Both of these situations have something in common: everyone is aware of the item insured and can negotiate fairly. You also want to make sure that a specific expense you don’t know how much it would be ahead of time, like your car’s insurance, is there. How is it possible for an insurer to determine the value of a policy? And if it’s tragic, how much will they pay overall?
These risk factors should be included in an insurance premium, provided that the actuaries can calculate the total cost and determine the probability of various expenses. If you know that out of every 1,000 millionaires, ten will owe $1 million; then your payouts should be priced at $1 million-plus a charge per year, per customer. Even if no one of the ten is expected to pay $1 million in premiums, anyone will still benefit.
At first glance, it appears that this type of “catalyst insurance” is similar to conventional insurance; it lets individuals cover a certain number of incidents, rather than specific occurrences, over a number of their lifetimes.
Catastrophic insurance is, however, only partially covered by the insurance process: It has a basic issue. Multiply the one-in-thousand chances by two, and you’ll get something closer to reality. 90% of people have a 1:1000 chance, 10% have a 1:100000. Then 90% of the population would pay $100, and the remaining 10% would pay $10,000 because that’s how chances work.

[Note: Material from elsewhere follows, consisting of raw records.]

$ cat /design/flow/run.sh
#!/bin/bash
# OpenROAD 26Q1-2900-gdf79404cd8, Yosys 0.63+post, stock flow scripts
make -C /OpenROAD-flow-scripts/flow DESIGN_CONFIG=/design/flow/config.mk WORK_HOME=/design/flow/orfs finish
$ cat /design/flow/config.mk
export PLATFORM = sky130hd
export DESIGN_NAME = comparators
export DESIGN_NICKNAME = comparators
export VERILOG_FILES = /design/flow/design.v
export SDC_FILE = /design/flow/constraint.sdc
export NUM_CORES = 4
export LEC_CHECK = 1
export CORE_AREA = 10 10 70 70
export DIE_AREA = 0 0 80 80
$ cat /design/flow/constraint.sdc
current_design comparators

set clk_period 3.3
set clk_io_pct 0.2

create_clock -name clk0 -period $clk_period

set non_clock_inputs [all_inputs -no_clocks]
set_input_delay [expr $clk_period * $clk_io_pct] -clock clk0 $non_clock_inputs
set_output_delay [expr $clk_period * $clk_io_pct] -clock clk0 [all_outputs]
$ cat /design/flow/design.v
module comparators(eq,neq,lt,lte,gt,gte,a,b);
	parameter N = 8;
	input [N-1:0] a, b;
	output eq, neq;
	output lt, lte;
	output gt, gte;
	assign eq = (a == b);
	assign neq = (a != b);
	assign lt = (a < b);
	assign lte = (a <= b);
	assign gt = (a > b);
	assign gte = (a >= b);
endmodule
==> qor.log <==
INFO  drt            routed-via-count=285
INFO  timing         finalWorstPathRequiredPeriod=3121ps
INFO  cells_and_area fillCellCount=408
INFO  setup_path     endpoint_kind=primary output
INFO  synth          ys_sh_mux=0%
INFO  drt            post_detailed_routing_wire_length=840µm
INFO  grt            grt_remaining_overflow=0
INFO  drt            drt_first_iter_violations=3
INFO  synth          ys_sh_simple=19.69%
INFO  placed_design  place_hpwl=824.9µm
INFO  synth          top_cells_by_area_in_the_synthesized_netlist=sky130_fd_sc_hd__ha_1, sky130_fd_sc_hd__inv_1, sky130_fd_sc_hd__a21oi_1
INFO  synth          ys_top_cells_by_count=sky130_fd_sc_hd__inv_1, sky130_fd_sc_hd__ha_1, sky130_fd_sc_hd__a21oi_1
INFO  drt            vias_per_cell=2.822
INFO  placed_design  place.gp.congestion=0.6288
INFO  flow_run       stage_log_warnings=32
INFO  synth          top_area_cell=sky130_fd_sc_hd__ha_1
INFO  placed_design  post-place-cells=101
INFO  floorplanning  fp_util=7.070%
INFO  pwr            power-per-cell-area=115.4nW/µm²
INFO  floorplanning  floorplan.rows=21
INFO  synth          synthesis.instances=33
INFO  pwr            p_total=0.05993mW
INFO  setup_path     cp_slowest_stage_delay=490ps
INFO  cells_and_area layout-area-overhead-vs-synth=115.0%
INFO  synth          netlist_area=241.5µm²
INFO  timing         final-max-slew-violation-count=0
INFO  floorplanning  die_x_extent=80µm
INFO  synth          synth.cellmix.compoundShare=24.87%
INFO  drt            final_antenna_net_count=0
INFO  synth          post-synth-top-count-cell=sky130_fd_sc_hd__inv_1
INFO  cells_and_area final.clkbuf_count=0
INFO  cells_and_area sequential_cell_total=0
INFO  pwr            power.leakage=0.2335nW
INFO  placed_design  io_buffers=22
INFO  cells_and_area layout-drive-gt1-share=7.273%
INFO  timing         rsz0062_at_grt=no
INFO  setup_path     crit_fanout=4
INFO  hold_path      worst_hold_path_type=in -> out
INFO  setup_path     startpoint_type=input port
INFO  timing         fin_setup_tns=0ps
INFO  timing         slew_headroom=80.64%
INFO  flow_run       timing.max_cap.violations=0
INFO  synth          yosysTopAreaCellShare=41.45%
INFO  clock_tree     post_cts.resized_instances=0
INFO  drt            drt_first_pass_iters=2
INFO  synth          xor_share=0%
INFO  clock_tree     postCtsHoldBufs=0
INFO  timing         finalClockPeriodUsage=94.56%
INFO  setup_path     crit_path_top_delay_cell=sky130_fd_sc_hd__clkdlybuf4s50_1
INFO  cells_and_area stdcell_count=101
INFO  synth          ys_cells=33
INFO  grt            track_usage=2.586%
INFO  synth          postSynthAreaPerCell=7.318µm²
INFO  timing         fmax=320.5MHz
INFO  floorplanning  chip_footprint=6400µm²
INFO  setup_path     setup.worst_path.class=in -> out
INFO  grt            via_count_of_the_first_global_routing_pass=293
INFO  setup_path     timing.critical_path.cells=clkdlybuf4s50_1 -> inv_1 -> ha_1 -> nand4_2 -> or2_4 -> o21ai_1 -> clkdlybuf4s50_1
INFO  drt            detail_route.drc_violations=0
INFO  cells_and_area postLayoutCoreUtil=15.20%
INFO  floorplanning  fp.dieH=80µm
INFO  grt            grt_first_pass_wirelength=1317µm
INFO  pwr            power.ir.vdd_worst=0.00003250V
INFO  timing         final-setup-viol-count=0
INFO  synth          synth.yosys.warnings=0
INFO  drt            wl_cell=8.317µm
INFO  synth          yosys-dominant-comb-family=adder cells
INFO  setup_path     crit_arrival=2460ps
INFO  synth          ys_seq_share=0%
INFO  timing         max_slew.worst_pin.slew=288.5ps
INFO  synth          yosys.area_share.adder=41.45%
INFO  floorplanning  core_area=3416µm²
INFO  setup_path     crit_required=2640ps
INFO  grt            grt_antenna_before_repair=0
INFO  drt            antenna_cells=0
INFO  clock_tree     postCtsSetupBuffers=0
INFO  grt            grt_max_degree=5
INFO  status         run_status=complete, no violations
INFO  synth          synth.distinct_cells=15
INFO  setup_path     timing.critical_path.mode_cell=sky130_fd_sc_hd__clkdlybuf4s50_1
INFO  synth          synth.yosys.chip_area=241.5µm²
INFO  floorplanning  io_pins=22
INFO  cells_and_area sequential_cell_area=0µm²
INFO  timing         final_hold_violations=0
==> metal layers <==
layer / global-route usage, % / vias to the layer above / share of wire, %
met5: 0 / - / 0
met4: 0 / 0 / 0
met3: 0.7955 / 0 / 9.9
met2: 5.217 / 11 / 53
met1: 2.637 / 117 / 37
li1: - / 157 / -
==> final timing paths <==
| check | startpoint | end | slack (ps) | depth (start not counted) |
|---|---|---|---|---|
| hold / removal | b[7] | lt | 2580 | 7 |
| setup / recovery | b[7] | lte | 180 | 7 |
==> logic make-up (layout without fill, tap and decap cells) <==
logic type      after synthesis  count (layout)
fa+ha+maj                     8               8
buf+inv                       9              31
compound gates                9               9
simple gates                  7               7
==> stage by stage <==
stage | worst slack [ps] | cell area (µm²) | hold WS (ps)
after CTS | 133.9 | 519.2 | 2603
after global placement | 151.8 | 519.2 | 2599
final | 179.5 | 519.2 | 2575
after global routing | 46.75 | 519.2 | 2674
after floorplan | 1141 | 241.5 | 1632
after detailed placement | 133.9 | 519.2 | 2603
==> critical path: cells and delay by family <==
| family | cells | cell delay [ps] |
|---|---|---|
| buffers and inverters | 3 | 980 |
| adder cells (fa/ha/maj) | 1 | 310 |
| AND/OR/NAND/NOR | 2 | 440 |
| AND-OR/OR-AND | 1 | 70 |
==> placed cells by master (no fill, tap or decap), drive strengths merged <==
cell,n
clkdlybuf4s50,22
o211ai,1
nor2b,1
ha,8
inv,9
nor2,1
a31oi,1
a21oi,4
nand4,2
or2,2
o21ai,2
o21a,1
nand2,1
==> cell type report <==
class | count | area, µm² | area share, %
inverter | 9 | 33.78 | 6.506
multi-input combinational | 24 | 207.7 | 40.00
tap | 46 | 57.56 | 11.08
timing repair buffer | 22 | 220.2 | 42.41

What this translates to is that “safe” customers are also funding “unsafe” customers. All insurance is predicated on no one being able to know which pool someone else belongs to. Once risk is understood, it will be different. When an insurer ceased taking free insurance coverage, it wouldn’t take long for the competition to jump in and protect the other 90% of the population for a mere $1,000. Pretty quickly, the other insurer will be out of business, and they’d be left with 90% of their initial customers; they’d have to bump up their premium to $10,000 to stay in business.
All end up being charged the same as if it were ordinary insurance. insurance policies which cost more than anyone could afford are unlikely to be used
There is no way to stop this except to avoid fully free markets. If health insurers were not allowed to raise premiums or reject applicants on the way, you could guarantee that everybody was covered, regardless of how much they paid.

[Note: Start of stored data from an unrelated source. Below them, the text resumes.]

[flow/design.v]
module DSP(A, B, C, D, CARRYIN, M, P, CARRYOUT, CARRYOUTF, CLK, OPMODE, BCIN, 
CEA, CEB, CEC, CECARRYIN, CED, CEM, CEOPMODE, CEP, RSTA, RSTB, RSTC, RSTCARRYIN, RSTD, RSTM, RSTOPMODE, RSTP, BCOUT, PCIN, PCOUT); 
localparam SYNC = 0, ASYNC = 1, OPMODE5 = 0, CARRYIn = 1, CASCODE = 1, DIRECT = 0;
parameter A0REG = 0, A1REG = 1, B0REG = 0, B1REG = 1;
parameter CREG = 1, DREG = 1, MREG = 1, PREG = 1, CARRYINREG = 1, CARRYOUTREG = 1, OPMODEREG = 1;
parameter CARRYINSEL = OPMODE5;
parameter B_INPUT = DIRECT;
parameter RSTTYPE = SYNC;
parameter A_WIDTH = 18, B_WIDTH = 18, C_WIDTH = 48, D_WIDTH = 18, M_WIDTH = 36, P_WIDTH = 48, OPMODE_WIDTH = 8;
input [17:0] A, B, BCIN;
input [17:0] D;
input [47:0] C, PCIN;
input CARRYIN, CLK, CEA, CEB, CEC, CECARRYIN, CED, CEM, CEOPMODE, CEP;
input RSTA, RSTB, RSTC, RSTCARRYIN, RSTD, RSTM, RSTOPMODE, RSTP;
input [7:0] OPMODE;
output [35:0] M;
output [47:0] P, PCOUT;
output CARRYOUT, CARRYOUTF;
output [17:0] BCOUT;
wire [7:0] OPMODE_out;
wire [17:0] A_mux_out, B_mux_out, MUX0B_out;
wire [17:0] D_mux_out;
wire [47:0] C_mux_out, X_mux_out, Z_mux_out, PRE_ADDER_SUB_2;
wire [17:0] PRE_ADDER_SUB_1, MUX_OP4, MULTI_1, MULTI_2;
wire [35:0] MULTI;
wire [47:0] M_ex;
wire Carry_Cascode_in, CIN, Carry_Cascode_out;
REG_MUX #(OPMODE_WIDTH,RSTTYPE,OPMODEREG) x0 (OPMODE, CLK, RSTOPMODE, CEOPMODE, OPMODE_out);
REG_MUX #(D_WIDTH,RSTTYPE,DREG) x1 (D, CLK, RSTD, CED, D_mux_out);
REG_MUX #(A_WIDTH,RSTTYPE,A0REG) x2 (A, CLK, RSTA, CEA, A_mux_out);
REG_MUX #(C_WIDTH,RSTTYPE,CREG) x3 (C, CLK, RSTC, CEC, C_mux_out);
assign MUX0B_out = (B_INPUT == DIRECT)? B : (B_INPUT == CASCODE)? BCIN : 0;
REG_MUX #(B_WIDTH,RSTTYPE,B0REG) x5 (MUX0B_out, CLK, RSTB, CEB, B_mux_out);
assign PRE_ADDER_SUB_1 = (OPMODE_out[6])? D_mux_out-B_mux_out : D_mux_out+B_mux_out;
assign MUX_OP4 = (OPMODE_out[4])? PRE_ADDER_SUB_1 : B_mux_out;
REG_MUX #(B_WIDTH,RSTTYPE,B1REG) x6 (MUX_OP4, CLK, RSTB, CEB, MULTI_1);
REG_MUX #(A_WIDTH,RSTTYPE,A1REG) x7 (A_mux_out, CLK, RSTA, CEA, MULTI_2);
assign BCOUT = MULTI_1;
assign MULTI = MULTI_1 * MULTI_2;
REG_MUX #(M_WIDTH,RSTTYPE,MREG) x8 (MULTI, CLK, RSTM, CEM, M);
assign Carry_Cascode_in = (CARRYINSEL==OPMODE5)? OPMODE_out[5] : (CARRYINSEL==CARRYIn)? CARRYIN : 0;
REG_MUX #(1,RSTTYPE,CARRYINREG) x9 (Carry_Cascode_in, CLK, RSTCARRYIN, CECARRYIN, CIN);
assign M_ex = {{12{1'b0}},M};
assign X_mux_out = (OPMODE_out[1:0]==3)? {D[11:0],A,B} : (OPMODE_out[1:0]==2)? P : (OPMODE_out[1:0]==1)? M_ex : 0;
assign Z_mux_out = (OPMODE_out[3:2]==3)? C_mux_out : (OPMODE_out[3:2]==2)? P : (OPMODE_out[3:2]==1)? PCIN : 0;
assign {Carry_Cascode_out,PRE_ADDER_SUB_2} = (OPMODE_out[7]==0)? (X_mux_out + Z_mux_out + CIN) : (Z_mux_out-(X_mux_out+CIN));
REG_MUX #(1,RSTTYPE,CARRYOUTREG) x10 (Carry_Cascode_out, CLK, RSTCARRYIN, CECARRYIN, CARRYOUT);
REG_MUX #(P_WIDTH,RSTTYPE,PREG) x11 (PRE_ADDER_SUB_2, CLK, RSTP, CEP, P);
assign CARRYOUTF = CARRYOUT;
assign PCOUT = P;
endmodule
module REG_MUX(in, CLK, RST, CE, out);
localparam SYNC = 0, ASYNC = 1;
parameter WIDTH = 18;
parameter RSTTYPE = SYNC, REG = 1;
input CLK, RST, CE;
input [WIDTH-1:0] in;
reg [WIDTH-1:0] in_reg;
output reg [WIDTH-1:0] out;
generate
    if(RSTTYPE==SYNC)begin
always @(posedge CLK) begin
    if(RST)
    in_reg<=0;
    else begin
    if(CE)
    in_reg<=in;
    end
end
always@(*)begin
    case(REG)
    1: out=in_reg;
    default:out=in;
    endcase
end
    end
    if(RSTTYPE==ASYNC)begin
always @(posedge CLK or posedge RST) begin
    if(RST)
    in_reg<=0;
    else begin
    if(CE)
    in_reg<=in;
    end
end
always@(*)begin
    case(REG)
    1:out=in_reg;
    default:out=in;
    endcase
end
    end
endgenerate
endmodule
[flow/run.sh]
#!/bin/bash
# OpenROAD 26Q1-2900-gdf79404cd8, Yosys 0.63+post, stock flow scripts
make -C /OpenROAD-flow-scripts/flow DESIGN_CONFIG=/design/flow/config.mk WORK_HOME=/design/flow/orfs finish
[flow/config.mk]
export PLATFORM = sky130hd
export DESIGN_NAME = DSP
export DESIGN_NICKNAME = DSP
export VERILOG_FILES = /design/flow/design.v
export SDC_FILE = /design/flow/constraint.sdc
export NUM_CORES = 4
export LEC_CHECK = 1
export CORE_UTILIZATION = 40
[flow/constraint.sdc]
current_design DSP

set clk_period 12.1
set clk_io_pct 0.2

create_clock -name clk0 -period $clk_period [get_ports {CLK}]

set non_clock_inputs [all_inputs -no_clocks]
set_input_delay [expr $clk_period * $clk_io_pct] -clock clk0 $non_clock_inputs
set_output_delay [expr $clk_period * $clk_io_pct] -clock clk0 [all_outputs]
==> run_results.csv <==
group,metric,value,unit
clock_tree,worst_setup_hold_path_clk_slew,0.08,ns
timing,fin_skew,0.02000,ns
routing,route.antenna.diode_count,0,
setup_path,regToRegSetupSlack,4.85,ns
finish,layout-area-overhead-vs-synth,15.33,%
routing,wl_per_cell,20.45,um
timing,finalSetupTns,0,ns
clock_tree,clock_tree.buffer_depth,2,
routing,vias_after_detailed_routing,23330,
routing,wirelength,89.36,mm
finish,final_common_cell,"sky130_fd_sc_hd__inv_1",
power_and_ir_drop,irDropWorstVdd,95.88,uV
floorplan,chipArea,70200,um^2
grt,global_route_wire_length_before_repair,137.7,mm
clock_tree,cts_tree,"done",
clock_tree,postCtsHoldBufs,0,
placed_design,buffer_ports.inserted,326,
floorplan,std_cell_rows,96,
flow_run,drv_cap,0,
floorplan,coreArea,68470,um^2
run_status,status,"complete, no violations",
synthesis,cell_area_synth,27660,um^2
finish,ratio_of_cells_with_drive_above_1_in_the_final_layout,5.963,%
setup_path,reg2reg_to,"x8.in_reg[32]$_SDFFE_PP0P_",
setup_path,path_class,"flop to flop",
synthesis,synth.cellmix.adderShare,30.97,%
finish,storage_cell_area,3930,um^2
clock_tree,numCtsBuffers,17,
clock_tree,clock.latency.late_pin,0.52,ns
floorplan,ios,346,
synthesis,syn-mean-instance-area,8.333,um^2
synthesis,primary_flip_flop_cell_chosen_by_synthesis_mapping,"sky130_fd_sc_hd__dfxtp_1",
floorplan,dieHeight,264.9,um
hold_path,min_to,"x6.in_reg[8]$_SDFFE_PP0P_",
timing,timing.slew.headroom,41.63,%
routing,detail_route.iter0.violations,1312,
floorplan,chipWidth,264.9,um
synthesis,asyncSetResetFlopFracSynth,0,%
synthesis,synth-area-yosys,27660,um^2
synthesis,ys_sh_aoi,16.15,%
flow_run,log.warning_count,91,
hold_path,hold_depth,2,
floorplan,fp_util,40.39,%
synthesis,synthCells,3319,
routing,remaining_drc_errors,0,
placed_design,hpwl,70.28,mm
setup_path,critPathMaxFanout,19,
grt,antenna_found_initial,2,
synthesis,synthMuxAreaShare,9.066,%
timing,post-route-min-period,7.249,ns
grt,global_route.usage.total,26.75,%
grt,grt_pass1_vias,23410,
synthesis,edf_count,0,
clock_tree,clock_tree.htree_level_count,4,
synthesis,synth_seq_share,14.19,%
synthesis,netlist_logic_family_top,"adder cells",
power_and_ir_drop,p_leak,0.01498,uW
synthesis,yosys-stat-cells,3319,
grt,grt_total_ovfl,0,
finish,area_used_by_multi_input_combinational_logic,21010,um^2
finish,mostFrequentLayoutCells,"441 x sky130_fd_sc_hd__inv_1, 321 x sky130_fd_sc_hd__clkdlybuf4s50_1, 279 x sky130_fd_sc_hd__nor2_1, 274 x sky130_fd_sc_hd__nand2_1, 267 x sky130_fd_sc_hd__ha_1",
timing,slew_viol_final,0,
clock_tree,cts_setup_buffers,0,
synthesis,ys.flops,196,
setup_path,data_arrival_time_of_the_critical_path,7.69,ns
timing,max_slew.worst_pin.slew,0.8727,ns
timing,grt_setup_unrepaired,"false",
finish,layout.filler_cells,6681,
clock_tree,clock_root_cell,"sky130_fd_sc_hd__clkbuf_16",
clock_tree,tritoncts_num_sinks,196,
timing,cycle_use_final,59.91,%
placed_design,placement.setup.worst_slack,4.952,ns
synthesis,netlist-cell-type-count,89,
timing,timing.final.hold_violations,0,
setup_path,req_time_crit_path,12.54,ns
routing,detail_route.first_pass.iterations,5,
synthesis,simple_gate_share,15.38,%
routing,viasPerCell,5.340,
clock_tree,cts-resized-gates,0,
power_and_ir_drop,pwr_density_cell,91.83,nW/um^2
timing,final_worst_setup_slack,4.851,ns
setup_path,endpoint_class_of_the_critical_path,"flop",
timing,clock.fmax,137.9,MHz
hold_path,holdCritStartpoint,"x6.in_reg[8]$_SDFFE_PP0P_",
routing,ant_nets,0,
synthesis,synth-warning-count,6,
setup_path,worst_r2r_startpoint,"x7.in_reg[13]$_SDFFE_PP0P_",
grt,grt_start_max_net_pins,54,
timing,total_setup_violations_reported_at_the_end_of_the_flow,0,
placed_design,gp_routability_congestion,0.9480,
setup_path,r2r.worst_path.cells,21,
setup_path,worst_setup_path_start_kind,"flop",
synthesis,ys_sh_xor,4.339,%
hold_path,worstHoldPathType,"flop to flop",
## through the flow
step	cell area, um^2	hold slack [ns]	util (%)	power (uW)	std cells
finish	31900	0.4863	46.59	2929	4370
global route	31900	0.5124	46.59	3155	4370
CTS	31900	0.4903	46.59	2953	4370
detailed placement	31320	0.4772	45.74	2329	4339
global placement	31320	0.4674	45.74	2330	4339
floorplan	27660	0.4252	-	1812	3319
## cells by family (layout without fill, tap and decap cells)
family / count (synthesis) / after routing
and+or+nand+nor: 905 / 905
muxes: 240 / 240
AOI/OAI and AO/OA: 633 / 633
DFF: 196 / 196
xor gates and xnor gates: 137 / 137
buffers and inverters: 680 / 849
adders and majority gates: 528 / 528
## worst max path at each step
stage,startpoint,end,slack [ns]
4_1_cts,x7.in_reg[13]$_SDFFE_PP0P_,x8.in_reg[32]$_SDFFE_PP0P_,4.93
5_1_grt,x7.in_reg[13]$_SDFFE_PP0P_,x8.in_reg[32]$_SDFFE_PP0P_,4.55
6_report,x7.in_reg[13]$_SDFFE_PP0P_,x8.in_reg[32]$_SDFFE_PP0P_,4.85
## routing by layer
layer  vias up  GRT usage [%]  wire length [um]
met5         -         0.8316               103
met4         6          6.265              2556
met1     11230          34.94             36610
met2       662          42.87             41910
met3       116          9.679              8180
li1      11320              -                 -
## cell usage after synthesis, types with 36 or more instances
| cell type | count | area, um^2 |
|---|---|---|
| sky130_fd_sc_hd__clkbuf_1 | 160 | 600.6 |
| sky130_fd_sc_hd__dfxtp_1 | 196 | 3924 |
| sky130_fd_sc_hd__xnor2_1 | 86 | 753.2 |
| sky130_fd_sc_hd__nand2_1 | 274 | 1028 |
| sky130_fd_sc_hd__mux2_2 | 83 | 934.7 |
| sky130_fd_sc_hd__nor2b_1 | 36 | 225.2 |
| sky130_fd_sc_hd__and2_1 | 149 | 932.1 |
| sky130_fd_sc_hd__fa_1 | 261 | 5225 |
| sky130_fd_sc_hd__a211oi_1 | 65 | 488.0 |
| sky130_fd_sc_hd__a21oi_1 | 143 | 715.7 |
| sky130_fd_sc_hd__a22o_1 | 75 | 656.9 |
| sky130_fd_sc_hd__a21o_1 | 80 | 600.6 |
| sky130_fd_sc_hd__ha_1 | 267 | 3341 |
| sky130_fd_sc_hd__mux2i_1 | 156 | 1562 |
| sky130_fd_sc_hd__xor2_1 | 51 | 446.7 |
| sky130_fd_sc_hd__inv_1 | 441 | 1655 |
| sky130_fd_sc_hd__nor2_1 | 279 | 1047 |
| sky130_fd_sc_hd__o21ai_0 | 69 | 345.3 |
| sky130_fd_sc_hd__buf_4 | 49 | 367.9 |
| sky130_fd_sc_hd__nor3_1 | 39 | 195.2 |
## critical path: stages (launching register included)
cell,delay (ns)
sky130_fd_sc_hd__dfxtp_1,0.81
sky130_fd_sc_hd__nand2_1,0.16
sky130_fd_sc_hd__fa_1,0.54
sky130_fd_sc_hd__inv_1,0.05
sky130_fd_sc_hd__fa_1,0.55
sky130_fd_sc_hd__fa_1,0.44
sky130_fd_sc_hd__fa_1,0.46
sky130_fd_sc_hd__fa_1,0.50
sky130_fd_sc_hd__inv_1,0.06
sky130_fd_sc_hd__fa_1,0.47
sky130_fd_sc_hd__inv_1,0.04
sky130_fd_sc_hd__ha_1,0.41
sky130_fd_sc_hd__nand4_1,0.18
sky130_fd_sc_hd__or4_1,0.66
sky130_fd_sc_hd__o22a_1,0.30
sky130_fd_sc_hd__o2111ai_1,0.30
sky130_fd_sc_hd__nand2_1,0.18
sky130_fd_sc_hd__o311a_1,0.39
sky130_fd_sc_hd__nor3_2,0.27
sky130_fd_sc_hd__xor2_1,0.21
sky130_fd_sc_hd__mux2i_1,0.09
sky130_fd_sc_hd__nor2_1,0.10
## report_power, final
part / switching, uW / leakage [uW] / internal, uW
Combinational: 852 / 0.0131 / 685
Sequential: 81.7 / 0.00162 / 702
Clock: 328 / 0.000278 / 279
## layout make-up
type,instances,area share [%]
inverters,442,5.202
flip-flops and latches,196,12.32
repair buffers,376,11.34
clock inverters,13,0.4354
well taps,882,3.460
clock buffers,18,1.377
multi-input cells,2443,65.87
Power figures rest on the tool's default switching activity, not on a simulated workload.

You’ve implied that we’ll cover this risk, and everybody has to bear the costs. This is a kind of levy, so it can happen as seen before, with private insurers being obligated to pay or anything else is a shared responsibility with no individuals having to pay. It all depends on the circumstances.
The upshot is this: catastrophe insurance (which imposes huge financial burdens on everyone) shifts to time-limited insurance (when it’s determined a person’s risk). If the total cost of coverage is higher than what people could afford — like cancer care or injury liability — then the risk will no longer be covered.” Rather than increasing everyone’s premiums to help cover this (we couldn’t even call it “insurance” Insurance” anymore), we must decide that payment is only going to be used for social decisions. It translates to “everyone is helping to pay for something when they get something back from Y.”
When people have something they’d like to protect against, they consider it extremely unlikely to think about it in the same way we think of tax terms. Do you think it’s worthwhile?” Who will pay for the costs? Who will get the benefits? Do you want to pay more for insurance premiums or taxes? For any catastrophe insurance, whenever we think we have found a way to segregate the risk, we must ask this question: If it fails, will it break the group?